General sessions are done for the conference, but there’s still some interesting breakout sessions. I’ve moved to the financial services track to hear Ilkka Korkiakoski, a VP at TietoEnator (a European IT services firm) talk about the challenges for the financial services industry as it moves to real-time multichannel customer interaction. Korkiakoski was previously with the OP Bank Group, so he understands this not just from the vendor side, but from the customer side as well; TietoEnator prides themselves on their depth of vertical experience in banking and other specific industries.
He started with a perspective on what’s happening in the financial services industry, particularly in Europe:
- Consumer behavior is fundamentally changing
- The expected response time of a request is now minutes, not days
- The number of customer requests and transactions sent to the back office is 10x that of 1998
- The “Business to Consumer” model will die, and be replaced with “Consumer to Business”
- There has been a shift in strategy within banks from product leadership (1995-2000) to operational excellence (2000-2005) to customer intimacy (2005-now)
The first generation of digital services were created for the digital immigrants, whereas the second generation of digital services are being created for digital natives: those young enough that web technology has always been a part of their life. The first generation included (at the time) innovative — for the time — services such as self service and online access to information and services while still maintaining silos by channel, whereas the second generation will mix business and social components and destroy the barriers between channels for a multichannel consumer experience. To support this, the people within the bank must adapt, and new tools must be created.

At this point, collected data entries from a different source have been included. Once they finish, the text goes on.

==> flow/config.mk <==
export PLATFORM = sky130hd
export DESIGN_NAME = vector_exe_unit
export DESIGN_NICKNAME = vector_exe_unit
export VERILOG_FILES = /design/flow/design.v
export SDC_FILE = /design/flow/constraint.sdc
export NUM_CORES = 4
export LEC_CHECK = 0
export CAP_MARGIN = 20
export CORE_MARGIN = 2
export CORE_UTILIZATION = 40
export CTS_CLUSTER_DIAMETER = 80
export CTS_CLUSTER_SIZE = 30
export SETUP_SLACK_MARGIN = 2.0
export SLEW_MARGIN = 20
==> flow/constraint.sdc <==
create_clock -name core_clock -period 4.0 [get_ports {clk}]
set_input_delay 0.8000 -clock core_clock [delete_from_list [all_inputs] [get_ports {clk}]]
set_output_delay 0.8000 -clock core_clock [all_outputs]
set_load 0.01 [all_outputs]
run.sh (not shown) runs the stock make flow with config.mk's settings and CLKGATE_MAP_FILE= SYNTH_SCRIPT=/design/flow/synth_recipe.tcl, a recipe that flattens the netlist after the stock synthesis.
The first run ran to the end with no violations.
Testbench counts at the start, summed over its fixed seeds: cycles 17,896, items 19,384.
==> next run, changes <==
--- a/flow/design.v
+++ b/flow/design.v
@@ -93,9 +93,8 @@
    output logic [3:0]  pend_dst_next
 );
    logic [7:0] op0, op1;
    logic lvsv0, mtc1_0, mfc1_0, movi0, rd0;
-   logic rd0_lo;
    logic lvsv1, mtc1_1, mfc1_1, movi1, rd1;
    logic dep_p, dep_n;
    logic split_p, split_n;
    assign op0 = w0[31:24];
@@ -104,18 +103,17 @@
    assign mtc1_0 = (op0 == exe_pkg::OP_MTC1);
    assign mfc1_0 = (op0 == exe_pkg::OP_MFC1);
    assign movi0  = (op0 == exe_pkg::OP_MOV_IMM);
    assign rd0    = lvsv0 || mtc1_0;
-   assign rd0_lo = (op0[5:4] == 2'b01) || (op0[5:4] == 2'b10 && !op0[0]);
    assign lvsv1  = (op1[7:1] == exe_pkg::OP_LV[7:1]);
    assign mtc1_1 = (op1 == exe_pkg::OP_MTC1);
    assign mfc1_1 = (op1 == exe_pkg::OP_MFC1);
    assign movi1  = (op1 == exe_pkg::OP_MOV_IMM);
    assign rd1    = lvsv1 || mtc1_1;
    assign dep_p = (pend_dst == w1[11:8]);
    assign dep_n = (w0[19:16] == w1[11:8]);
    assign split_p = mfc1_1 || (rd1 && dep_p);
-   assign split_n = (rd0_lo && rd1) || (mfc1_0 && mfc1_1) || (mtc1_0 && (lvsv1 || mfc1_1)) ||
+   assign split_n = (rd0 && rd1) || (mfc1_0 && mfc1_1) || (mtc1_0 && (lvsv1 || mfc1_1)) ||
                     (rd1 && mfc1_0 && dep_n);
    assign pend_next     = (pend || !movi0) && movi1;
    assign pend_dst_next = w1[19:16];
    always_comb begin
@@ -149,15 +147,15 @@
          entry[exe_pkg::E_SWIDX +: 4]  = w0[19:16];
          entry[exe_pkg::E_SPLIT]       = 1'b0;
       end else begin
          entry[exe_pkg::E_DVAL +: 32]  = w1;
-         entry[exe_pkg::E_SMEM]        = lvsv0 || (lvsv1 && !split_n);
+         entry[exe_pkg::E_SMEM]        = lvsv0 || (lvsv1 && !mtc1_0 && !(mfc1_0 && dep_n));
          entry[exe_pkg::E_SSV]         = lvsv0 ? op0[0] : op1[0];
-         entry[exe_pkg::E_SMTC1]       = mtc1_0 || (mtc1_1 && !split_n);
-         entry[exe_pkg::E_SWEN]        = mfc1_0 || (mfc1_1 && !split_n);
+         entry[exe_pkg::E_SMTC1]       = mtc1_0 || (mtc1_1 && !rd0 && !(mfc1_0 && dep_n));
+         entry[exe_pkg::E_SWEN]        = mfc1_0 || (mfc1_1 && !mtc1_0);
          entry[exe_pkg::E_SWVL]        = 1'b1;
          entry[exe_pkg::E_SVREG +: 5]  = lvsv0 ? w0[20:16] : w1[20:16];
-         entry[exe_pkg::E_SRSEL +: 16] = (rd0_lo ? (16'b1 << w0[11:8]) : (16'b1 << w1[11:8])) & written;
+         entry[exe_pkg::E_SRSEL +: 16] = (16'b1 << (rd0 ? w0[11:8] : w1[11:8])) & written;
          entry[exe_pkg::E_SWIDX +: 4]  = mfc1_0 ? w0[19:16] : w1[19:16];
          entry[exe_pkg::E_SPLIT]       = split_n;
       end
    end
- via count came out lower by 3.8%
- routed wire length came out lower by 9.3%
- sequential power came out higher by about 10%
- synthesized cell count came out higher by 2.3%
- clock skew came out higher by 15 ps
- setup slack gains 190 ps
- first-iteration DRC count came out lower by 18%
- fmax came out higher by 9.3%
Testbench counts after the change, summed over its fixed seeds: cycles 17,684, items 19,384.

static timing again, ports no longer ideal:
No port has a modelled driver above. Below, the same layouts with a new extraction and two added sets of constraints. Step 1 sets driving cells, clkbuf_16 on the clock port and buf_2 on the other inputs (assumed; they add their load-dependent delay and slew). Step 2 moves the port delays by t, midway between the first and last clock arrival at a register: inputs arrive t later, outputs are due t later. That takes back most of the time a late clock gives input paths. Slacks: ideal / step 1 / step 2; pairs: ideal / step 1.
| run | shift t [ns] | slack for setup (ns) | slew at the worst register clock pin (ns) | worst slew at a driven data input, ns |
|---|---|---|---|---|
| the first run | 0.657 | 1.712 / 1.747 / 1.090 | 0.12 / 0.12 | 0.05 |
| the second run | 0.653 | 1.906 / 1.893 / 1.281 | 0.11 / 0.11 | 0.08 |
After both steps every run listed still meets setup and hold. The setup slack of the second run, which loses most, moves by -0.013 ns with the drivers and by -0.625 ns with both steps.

Looking at the high-level trends:
- Digital service penetration: basic banking services continue moving to digital channels
- Customer retention: each interaction counts and service experience will be a critical differentiation factor
- Industrialization: growing digitalization and complexity of products and services drive industrialization
- Regulation puts pressure on margins: many initiatives, including SEPA, Basel II, MiFiD, IFRS, Solvency II and SOX
- Industry consolidation: a lot of issues related to integration, economies of scale and differentiation
- Service and product innovations: smaller segments, new types of offerings and bundling will grow rapidly
Moving on to look at opportunities for enterprise search in financial services:
- Customer knowledge, to augment the information in a CRM system
- Sales and customer service desktops, to assist with answering queries
- Service experience in real-time multichannel processes, to supplement the structured data offered to a customer
- Market and business intelligence
- Regulatory and compliance
- Fraud detection, where search and rules combine in complex event processing
Electronic banking has evolved from the basic ATMs of the early 1980s to web banking in the mid 1990s to personalized services in the early 2000s to interactive multichannel services today. As Europe moved to its reliance on internet banking — over 80% of retail transactions are conducted online, with the remainder split between in-branch and the call center — a single platform is required to support the multiple channels, such that the same information and functionality is available regardless of whether the customer is interacting with the bank on the web, in person or over the phone.
The result for the web-based user interaction is a customized portal view that includes supporting information personalized for that customer via contextual search, in addition to the expected structured transactional data.